* **SUPPLIED MATERIAL**:
★ ★ ★ ★ ★ ★ ★
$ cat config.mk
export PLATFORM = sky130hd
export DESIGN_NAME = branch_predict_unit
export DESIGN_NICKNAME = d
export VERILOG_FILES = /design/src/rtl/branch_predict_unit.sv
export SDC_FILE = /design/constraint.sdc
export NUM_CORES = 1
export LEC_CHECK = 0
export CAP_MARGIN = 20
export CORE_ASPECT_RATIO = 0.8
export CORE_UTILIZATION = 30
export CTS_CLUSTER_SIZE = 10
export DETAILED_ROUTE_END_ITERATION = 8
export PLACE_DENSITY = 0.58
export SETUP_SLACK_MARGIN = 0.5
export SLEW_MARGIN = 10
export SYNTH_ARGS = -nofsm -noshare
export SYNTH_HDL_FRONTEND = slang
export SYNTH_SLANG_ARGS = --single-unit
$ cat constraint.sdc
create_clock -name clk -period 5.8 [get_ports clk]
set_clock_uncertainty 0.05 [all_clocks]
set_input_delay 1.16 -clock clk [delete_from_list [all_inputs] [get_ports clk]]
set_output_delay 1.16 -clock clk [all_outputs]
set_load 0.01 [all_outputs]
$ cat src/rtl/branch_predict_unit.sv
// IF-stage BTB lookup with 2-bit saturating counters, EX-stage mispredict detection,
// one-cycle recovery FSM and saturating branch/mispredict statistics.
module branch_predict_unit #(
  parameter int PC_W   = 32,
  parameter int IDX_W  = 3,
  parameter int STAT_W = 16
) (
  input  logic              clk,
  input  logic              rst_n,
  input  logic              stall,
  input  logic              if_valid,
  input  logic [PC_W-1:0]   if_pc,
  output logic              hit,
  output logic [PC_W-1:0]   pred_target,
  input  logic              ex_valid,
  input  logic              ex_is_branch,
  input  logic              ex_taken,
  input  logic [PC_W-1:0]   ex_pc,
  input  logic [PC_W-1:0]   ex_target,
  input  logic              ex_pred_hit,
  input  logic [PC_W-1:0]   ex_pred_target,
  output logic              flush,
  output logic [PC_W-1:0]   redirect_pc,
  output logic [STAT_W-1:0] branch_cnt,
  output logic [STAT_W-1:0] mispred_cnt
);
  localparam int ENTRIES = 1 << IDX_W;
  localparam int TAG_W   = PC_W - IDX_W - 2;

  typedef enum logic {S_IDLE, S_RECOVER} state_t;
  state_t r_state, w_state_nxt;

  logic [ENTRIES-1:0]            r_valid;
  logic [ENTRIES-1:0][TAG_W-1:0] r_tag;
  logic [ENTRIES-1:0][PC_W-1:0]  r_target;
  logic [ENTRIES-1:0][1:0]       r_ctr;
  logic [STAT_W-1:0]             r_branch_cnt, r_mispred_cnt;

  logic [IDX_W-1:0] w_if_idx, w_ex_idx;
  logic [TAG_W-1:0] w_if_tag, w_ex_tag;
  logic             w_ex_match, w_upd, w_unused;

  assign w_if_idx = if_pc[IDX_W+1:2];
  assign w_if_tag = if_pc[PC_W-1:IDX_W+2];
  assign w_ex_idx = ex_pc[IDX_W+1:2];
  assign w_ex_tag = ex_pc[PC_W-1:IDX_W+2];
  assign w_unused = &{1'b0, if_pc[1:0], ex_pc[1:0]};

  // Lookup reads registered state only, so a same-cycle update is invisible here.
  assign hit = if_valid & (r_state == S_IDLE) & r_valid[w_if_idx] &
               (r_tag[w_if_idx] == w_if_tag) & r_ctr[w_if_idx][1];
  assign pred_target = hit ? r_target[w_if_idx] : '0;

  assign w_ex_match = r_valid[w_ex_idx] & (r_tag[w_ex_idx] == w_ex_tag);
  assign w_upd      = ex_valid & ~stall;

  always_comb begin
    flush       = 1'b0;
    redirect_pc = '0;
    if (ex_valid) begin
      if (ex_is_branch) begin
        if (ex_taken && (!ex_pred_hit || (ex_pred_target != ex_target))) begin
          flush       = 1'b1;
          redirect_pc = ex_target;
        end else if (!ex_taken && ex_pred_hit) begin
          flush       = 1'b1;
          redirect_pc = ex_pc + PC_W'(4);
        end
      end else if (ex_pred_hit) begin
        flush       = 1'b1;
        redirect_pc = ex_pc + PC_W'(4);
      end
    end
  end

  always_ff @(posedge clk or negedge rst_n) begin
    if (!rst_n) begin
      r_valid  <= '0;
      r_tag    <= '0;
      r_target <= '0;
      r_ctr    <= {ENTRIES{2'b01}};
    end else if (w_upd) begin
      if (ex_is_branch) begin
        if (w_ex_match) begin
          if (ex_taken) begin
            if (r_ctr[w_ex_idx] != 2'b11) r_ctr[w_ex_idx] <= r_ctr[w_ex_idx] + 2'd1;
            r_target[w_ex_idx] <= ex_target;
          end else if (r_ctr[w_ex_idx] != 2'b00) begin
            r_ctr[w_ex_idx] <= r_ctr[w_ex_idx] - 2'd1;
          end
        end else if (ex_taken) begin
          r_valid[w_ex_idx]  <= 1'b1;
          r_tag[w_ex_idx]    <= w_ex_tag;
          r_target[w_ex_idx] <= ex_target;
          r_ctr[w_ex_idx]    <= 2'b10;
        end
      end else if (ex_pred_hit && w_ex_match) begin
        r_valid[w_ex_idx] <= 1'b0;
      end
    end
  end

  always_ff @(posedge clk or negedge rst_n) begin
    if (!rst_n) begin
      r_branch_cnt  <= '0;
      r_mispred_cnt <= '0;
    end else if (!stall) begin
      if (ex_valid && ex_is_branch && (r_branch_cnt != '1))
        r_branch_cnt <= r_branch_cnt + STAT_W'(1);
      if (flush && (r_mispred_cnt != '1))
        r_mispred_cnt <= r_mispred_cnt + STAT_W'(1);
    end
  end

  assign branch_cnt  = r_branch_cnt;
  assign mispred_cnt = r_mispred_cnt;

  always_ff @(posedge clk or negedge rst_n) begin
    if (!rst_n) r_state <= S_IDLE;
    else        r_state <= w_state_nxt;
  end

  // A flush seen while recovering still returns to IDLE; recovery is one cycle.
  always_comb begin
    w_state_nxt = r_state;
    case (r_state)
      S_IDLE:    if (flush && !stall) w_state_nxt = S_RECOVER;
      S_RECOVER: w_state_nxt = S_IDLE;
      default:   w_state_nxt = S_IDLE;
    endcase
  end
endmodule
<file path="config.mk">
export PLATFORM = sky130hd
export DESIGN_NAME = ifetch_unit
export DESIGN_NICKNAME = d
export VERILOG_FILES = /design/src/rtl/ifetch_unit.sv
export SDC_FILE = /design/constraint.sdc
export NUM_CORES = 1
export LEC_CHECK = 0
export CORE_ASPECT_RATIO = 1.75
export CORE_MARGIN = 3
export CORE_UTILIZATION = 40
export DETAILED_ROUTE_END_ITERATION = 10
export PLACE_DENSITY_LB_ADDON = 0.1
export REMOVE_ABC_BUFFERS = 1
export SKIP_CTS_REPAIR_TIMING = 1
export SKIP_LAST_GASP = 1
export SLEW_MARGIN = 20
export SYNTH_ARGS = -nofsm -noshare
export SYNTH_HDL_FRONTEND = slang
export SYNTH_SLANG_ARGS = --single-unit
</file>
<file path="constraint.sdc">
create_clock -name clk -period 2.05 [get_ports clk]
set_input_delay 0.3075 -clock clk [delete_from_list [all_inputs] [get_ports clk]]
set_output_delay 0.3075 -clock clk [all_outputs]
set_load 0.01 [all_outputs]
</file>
★ ★ ★ ★ ★ ★ ★
* **TASK TO COMPLETE**:
Each line above is to be restated exactly as it stands.

* **SOLUTION BELOW**:
$ cat config.mk
export PLATFORM = sky130hd
export DESIGN_NAME = branch_predict_unit
export DESIGN_NICKNAME = d
export VERILOG_FILES = /design/src/rtl/branch_predict_unit.sv
export SDC_FILE = /design/constraint.sdc
export NUM_CORES = 1
export LEC_CHECK = 0
export CAP_MARGIN = 20
export CORE_ASPECT_RATIO = 0.8
export CORE_UTILIZATION = 30
export CTS_CLUSTER_SIZE = 10
export DETAILED_ROUTE_END_ITERATION = 8
export PLACE_DENSITY = 0.58
export SETUP_SLACK_MARGIN = 0.5
export SLEW_MARGIN = 10
export SYNTH_ARGS = -nofsm -noshare
export SYNTH_HDL_FRONTEND = slang
export SYNTH_SLANG_ARGS = --single-unit
$ cat constraint.sdc
create_clock -name clk -period 5.8 [get_ports clk]
set_clock_uncertainty 0.05 [all_clocks]
set_input_delay 1.16 -clock clk [delete_from_list [all_inputs] [get_ports clk]]
set_output_delay 1.16 -clock clk [all_outputs]
set_load 0.01 [all_outputs]
$ cat src/rtl/branch_predict_unit.sv
// IF-stage BTB lookup with 2-bit saturating counters, EX-stage mispredict detection,
// one-cycle recovery FSM and saturating branch/mispredict statistics.
module branch_predict_unit #(
  parameter int PC_W   = 32,
  parameter int IDX_W  = 3,
  parameter int STAT_W = 16
) (
  input  logic              clk,
  input  logic              rst_n,
  input  logic              stall,
  input  logic              if_valid,
  input  logic [PC_W-1:0]   if_pc,
  output logic              hit,
  output logic [PC_W-1:0]   pred_target,
  input  logic              ex_valid,
  input  logic              ex_is_branch,
  input  logic              ex_taken,
  input  logic [PC_W-1:0]   ex_pc,
  input  logic [PC_W-1:0]   ex_target,
  input  logic              ex_pred_hit,
  input  logic [PC_W-1:0]   ex_pred_target,
  output logic              flush,
  output logic [PC_W-1:0]   redirect_pc,
  output logic [STAT_W-1:0] branch_cnt,
  output logic [STAT_W-1:0] mispred_cnt
);
  localparam int ENTRIES = 1 << IDX_W;
  localparam int TAG_W   = PC_W - IDX_W - 2;

  typedef enum logic {S_IDLE, S_RECOVER} state_t;
  state_t r_state, w_state_nxt;

  logic [ENTRIES-1:0]            r_valid;
  logic [ENTRIES-1:0][TAG_W-1:0] r_tag;
  logic [ENTRIES-1:0][PC_W-1:0]  r_target;
  logic [ENTRIES-1:0][1:0]       r_ctr;
  logic [STAT_W-1:0]             r_branch_cnt, r_mispred_cnt;

  logic [IDX_W-1:0] w_if_idx, w_ex_idx;
  logic [TAG_W-1:0] w_if_tag, w_ex_tag;
  logic             w_ex_match, w_upd, w_unused;

  assign w_if_idx = if_pc[IDX_W+1:2];
  assign w_if_tag = if_pc[PC_W-1:IDX_W+2];
  assign w_ex_idx = ex_pc[IDX_W+1:2];
  assign w_ex_tag = ex_pc[PC_W-1:IDX_W+2];
  assign w_unused = &{1'b0, if_pc[1:0], ex_pc[1:0]};

  // Lookup reads registered state only, so a same-cycle update is invisible here.
  assign hit = if_valid & (r_state == S_IDLE) & r_valid[w_if_idx] &
               (r_tag[w_if_idx] == w_if_tag) & r_ctr[w_if_idx][1];
  assign pred_target = hit ? r_target[w_if_idx] : '0;

  assign w_ex_match = r_valid[w_ex_idx] & (r_tag[w_ex_idx] == w_ex_tag);
  assign w_upd      = ex_valid & ~stall;

  always_comb begin
    flush       = 1'b0;
    redirect_pc = '0;
    if (ex_valid) begin
      if (ex_is_branch) begin
        if (ex_taken && (!ex_pred_hit || (ex_pred_target != ex_target))) begin
          flush       = 1'b1;
          redirect_pc = ex_target;
        end else if (!ex_taken && ex_pred_hit) begin
          flush       = 1'b1;
          redirect_pc = ex_pc + PC_W'(4);
        end
      end else if (ex_pred_hit) begin
        flush       = 1'b1;
        redirect_pc = ex_pc + PC_W'(4);
      end
    end
  end

  always_ff @(posedge clk or negedge rst_n) begin
    if (!rst_n) begin
      r_valid  <= '0;
      r_tag    <= '0;
      r_target <= '0;
      r_ctr    <= {ENTRIES{2'b01}};
    end else if (w_upd) begin
      if (ex_is_branch) begin
        if (w_ex_match) begin
          if (ex_taken) begin
            if (r_ctr[w_ex_idx] != 2'b11) r_ctr[w_ex_idx] <= r_ctr[w_ex_idx] + 2'd1;
            r_target[w_ex_idx] <= ex_target;
          end else if (r_ctr[w_ex_idx] != 2'b00) begin
            r_ctr[w_ex_idx] <= r_ctr[w_ex_idx] - 2'd1;
          end
        end else if (ex_taken) begin
          r_valid[w_ex_idx]  <= 1'b1;
          r_tag[w_ex_idx]    <= w_ex_tag;
          r_target[w_ex_idx] <= ex_target;
          r_ctr[w_ex_idx]    <= 2'b10;
        end
      end else if (ex_pred_hit && w_ex_match) begin
        r_valid[w_ex_idx] <= 1'b0;
      end
    end
  end

  always_ff @(posedge clk or negedge rst_n) begin
    if (!rst_n) begin
      r_branch_cnt  <= '0;
      r_mispred_cnt <= '0;
    end else if (!stall) begin
      if (ex_valid && ex_is_branch && (r_branch_cnt != '1))
        r_branch_cnt <= r_branch_cnt + STAT_W'(1);
      if (flush && (r_mispred_cnt != '1))
        r_mispred_cnt <= r_mispred_cnt + STAT_W'(1);
    end
  end

  assign branch_cnt  = r_branch_cnt;
  assign mispred_cnt = r_mispred_cnt;

  always_ff @(posedge clk or negedge rst_n) begin
    if (!rst_n) r_state <= S_IDLE;
    else        r_state <= w_state_nxt;
  end

  // A flush seen while recovering still returns to IDLE; recovery is one cycle.
  always_comb begin
    w_state_nxt = r_state;
    case (r_state)
      S_IDLE:    if (flush && !stall) w_state_nxt = S_RECOVER;
      S_RECOVER: w_state_nxt = S_IDLE;
      default:   w_state_nxt = S_IDLE;
    endcase
  end
endmodule
<file path="config.mk">
export PLATFORM = sky130hd
export DESIGN_NAME = ifetch_unit
export DESIGN_NICKNAME = d
export VERILOG_FILES = /design/src/rtl/ifetch_unit.sv
export SDC_FILE = /design/constraint.sdc
export NUM_CORES = 1
export LEC_CHECK = 0
export CORE_ASPECT_RATIO = 1.75
export CORE_MARGIN = 3
export CORE_UTILIZATION = 40
export DETAILED_ROUTE_END_ITERATION = 10
export PLACE_DENSITY_LB_ADDON = 0.1
export REMOVE_ABC_BUFFERS = 1
export SKIP_CTS_REPAIR_TIMING = 1
export SKIP_LAST_GASP = 1
export SLEW_MARGIN = 20
export SYNTH_ARGS = -nofsm -noshare
export SYNTH_HDL_FRONTEND = slang
export SYNTH_SLANG_ARGS = --single-unit
</file>
<file path="constraint.sdc">
create_clock -name clk -period 2.05 [get_ports clk]
set_input_delay 0.3075 -clock clk [delete_from_list [all_inputs] [get_ports clk]]
set_output_delay 0.3075 -clock clk [all_outputs]
set_load 0.01 [all_outputs]
</file>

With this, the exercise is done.